Did you miss me?
Did you miss the cheese?
Thank you, loyal readers-for staying with me over the past several months whilst I investigated other foods. True, other food is fabulous, but really-this blog is about cheese, and I have re-committed myself to investigating and reporting on new cheeses, whenever and wherever I shall find them.
Yesterday I was driving home from Mission to Vancouver, BC, when it suddenly occured to me that I should attempt to visit Golden Ears Cheesecrafters, located in Maple Ridge. I have noticed their cheeses popping up across stores in the lower mainland over the last year, but had not actually tasted their cheeses myself-such an oversight.
The storefront itself is handsome and inviting-a farmhouse stand with a small restaurant and many locally sourced foods for sale. It had that unmistakable “cows are doing their cow-work smell” welcoming me as I parked, and I just love that in a weird way.
But more importantly, inside, the cheese…There were about 10 of their hand-made cheeses for sale at the store. Many of them seemed to be variations of flavoured gouda though, and I do try to stay away from flavoured cheese. So I took a pass on those. I chatted briefly with owner, Kerry Davison who told me about the company, and also the cheese making-done on site by her daughter, Jenna, who is relatively new to the world of cheese making, but clearly passionate and talented.
All of the cheese at Golden Ears is made from pasteurized cow milk, not organic. However, the milk does come from the Jersey farm next door, (owned by Kerry’s brother) so at least the terroir is on point, and it’s really, all in the family.
After hemming and hawing for some time (sorry people behind me in line) I finally decided to try their Tilsit cheese, as I have never before sampled Tilsit.
Tilsit,aka Tilsiterkase, AKA Tilsit Havarti was originally made by Prussian-Swiss immigtrants to the Emmental valley who had a hankering for their beloved Gouda. As they didn’t have the same ingrediants or environment, Tilsit was what happened instead.

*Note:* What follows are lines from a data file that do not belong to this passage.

==> src/sv/bas_pkg.sv <==
`timescale 1ns / 1ps
// ----------------------------------------------------------------------------
// bas_pkg
// Types and constants shared by the box-average image shrink block.
// ----------------------------------------------------------------------------
package bas_pkg;

   localparam int POS_BITS   = 13;   // input column / row position
   localparam int OIDX_BITS  = 14;   // output index, also holds hi quotients
   localparam int FAC_BITS   = 16;   // 8.8 factor
   localparam int SPAN_BITS  = 9;    // window span, 1..256
   localparam int AREA_BITS  = 18;   // span product
   localparam int SUM_BITS   = 32;   // column accumulator
   localparam int START_BITS = 22;   // floor(o*f)
   localparam int MAX_HEIGHT = 4096;
   localparam int ONE_FIX    = 256;
   localparam int APB_ADDR_BITS = 5;
   localparam int APB_DATA_BITS = 32;
   localparam int DIV_NUM_BITS  = 32;
   localparam int DIV_DEN_BITS  = 18;
   localparam int DIV_CNT_BITS  = 6;

   typedef enum logic [2:0] {
      REG_IN_WIDTH   = 3'd0,
      REG_IN_HEIGHT  = 3'd1,
      REG_BAND_COUNT = 3'd2,
      REG_X_FACTOR   = 3'd3,
      REG_Y_FACTOR   = 3'd4
   } reg_index_type;

   typedef struct packed {
      logic [12:0] in_width;
      logic [12:0] in_height;
      logic [2:0]  band_count;
      logic [15:0] x_factor;
      logic [15:0] y_factor;
   } cfg_type;

   typedef enum logic [3:0] {
      ST_CLEAR,
      ST_IDLE,
      ST_DIV_OW,
      ST_DIV_OH,
      ST_DIV_HX,
      ST_DIV_HY,
      ST_MUL,
      ST_RD,
      ST_WR,
      ST_DIV_AVG,
      ST_EMIT,
      ST_NEXT
   } state_type;

endpackage

==> src/sv/bas_div.sv <==
`timescale 1ns / 1ps
// ----------------------------------------------------------------------------
// bas_div
// Restoring unsigned divider, one quotient bit per cycle.
// ----------------------------------------------------------------------------
module bas_div (
   input  logic                               clock,
   input  logic                               reset,
   input  logic                               start,
   input  logic [bas_pkg::DIV_NUM_BITS-1:0]   num,
   input  logic [bas_pkg::DIV_DEN_BITS-1:0]   den,
   output logic                               done,
   output logic [bas_pkg::DIV_NUM_BITS-1:0]   quot
);
   localparam int NB = bas_pkg::DIV_NUM_BITS;
   localparam int DB = bas_pkg::DIV_DEN_BITS;
   localparam int CB = bas_pkg::DIV_CNT_BITS;

   logic [NB-1:0] num_ff, num_in;
   logic [DB-1:0] rem_ff, rem_in, den_ff, shifted;
   logic [CB-1:0] cnt_ff, cnt_in;
   logic          busy_ff, busy_in, done_ff, done_in;
   logic          qbit;

   assign shifted = {rem_ff[DB-2:0], num_ff[NB-1]};
   assign qbit    = (shifted >= den_ff);
   assign done    = done_ff;
   assign quot    = num_ff;

   always_comb begin
      num_in  = num_ff;
      rem_in  = rem_ff;
      cnt_in  = cnt_ff;
      busy_in = busy_ff;
      done_in = 1'b0;
      if (start) begin
         num_in  = num;
         rem_in  = '0;
         cnt_in  = CB'(NB);
         busy_in = 1'b1;
      end else if (busy_ff) begin
         rem_in = qbit ? (shifted - den_ff) : shifted;
         num_in = {num_ff[NB-2:0], qbit};
         cnt_in = cnt_ff - 1'b1;
         if (cnt_ff == CB'(1)) begin
            busy_in = 1'b0;
            done_in = 1'b1;
         end
      end
   end

   always_ff @(posedge clock) begin
      if (start) den_ff <= den;
      num_ff <= num_in;
      rem_ff <= rem_in;
      cnt_ff <= cnt_in;
      if (reset) begin
         busy_ff <= 1'b0;
         done_ff <= 1'b0;
      end else begin
         busy_ff <= busy_in;
         done_ff <= done_in;
      end
   end
endmodule
$ cat src/sv/bas_pkg.sv
`timescale 1ns / 1ps
// ----------------------------------------------------------------------------
// bas_pkg
// Types and constants shared by the box-average image shrink block.
// ----------------------------------------------------------------------------
package bas_pkg;

   localparam int POS_BITS   = 13;   // input column / row position
   localparam int OIDX_BITS  = 14;   // output index, also holds hi quotients
   localparam int FAC_BITS   = 16;   // 8.8 factor
   localparam int SPAN_BITS  = 9;    // window span, 1..256
   localparam int AREA_BITS  = 18;   // span product
   localparam int SUM_BITS   = 32;   // column accumulator
   localparam int START_BITS = 22;   // floor(o*f)
   localparam int MAX_HEIGHT = 4096;
   localparam int ONE_FIX    = 256;
   localparam int APB_ADDR_BITS = 5;
   localparam int APB_DATA_BITS = 32;
   localparam int DIV_NUM_BITS  = 32;
   localparam int DIV_DEN_BITS  = 18;
   localparam int DIV_CNT_BITS  = 6;

   typedef enum logic [2:0] {
      REG_IN_WIDTH   = 3'd0,
      REG_IN_HEIGHT  = 3'd1,
      REG_BAND_COUNT = 3'd2,
      REG_X_FACTOR   = 3'd3,
      REG_Y_FACTOR   = 3'd4
   } reg_index_type;

   typedef struct packed {
      logic [12:0] in_width;
      logic [12:0] in_height;
      logic [2:0]  band_count;
      logic [15:0] x_factor;
      logic [15:0] y_factor;
   } cfg_type;

   typedef enum logic [3:0] {
      ST_CLEAR,
      ST_IDLE,
      ST_DIV_OW,
      ST_DIV_OH,
      ST_DIV_HX,
      ST_DIV_HY,
      ST_MUL,
      ST_RD,
      ST_WR,
      ST_DIV_AVG,
      ST_EMIT,
      ST_NEXT
   } state_type;

endpackage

Tilsit is usually brick-shaped and smear ripened and often (but not in my case) has extra tastes added to it such as caraway or herbs. Tilsit is popular in Switzerland and Germany and according to web sources, usually aged 12-18 weeks, although my sample is 17 months old-so clearly, it stores well! Interestingly, this Tilsit doesn’t seem to exist on the Golden Ears Website-a limited run perhaps? Oh, I do love a limited run.
My little wedge of Tilsit is semi-firm and a handsome, strong-looking cheese. The rind is natural, and I can see the imprint of cheesecloth on it. As you get closer to the rind the cheese is a darker yellow, and I do love that. There are some small eyes in the paste. The smell is very faint and reminds me of an emmental-nutty and mellow.
Here goes: Hmmmm. I would add salt. That’s my first hit, it’s remarkably Un-salty-and you know the palate just expects salt in cheese. It’s got a nice mouth feel, it’s chewy and actually reminds me of a Mountain or Alpine cheese with that firm but yielding chew experience. The flavour is really mild and quite benign, but saying that it’s actually delicious. It’s an easy cheese to eat, fatty and warm and yummy-nothing scary here folks, just a nice, mild chilled out little cheese-perhaps good for those on a low sodium diet?
I will be back soon, as I have another cheese from this charming fromagerie to review.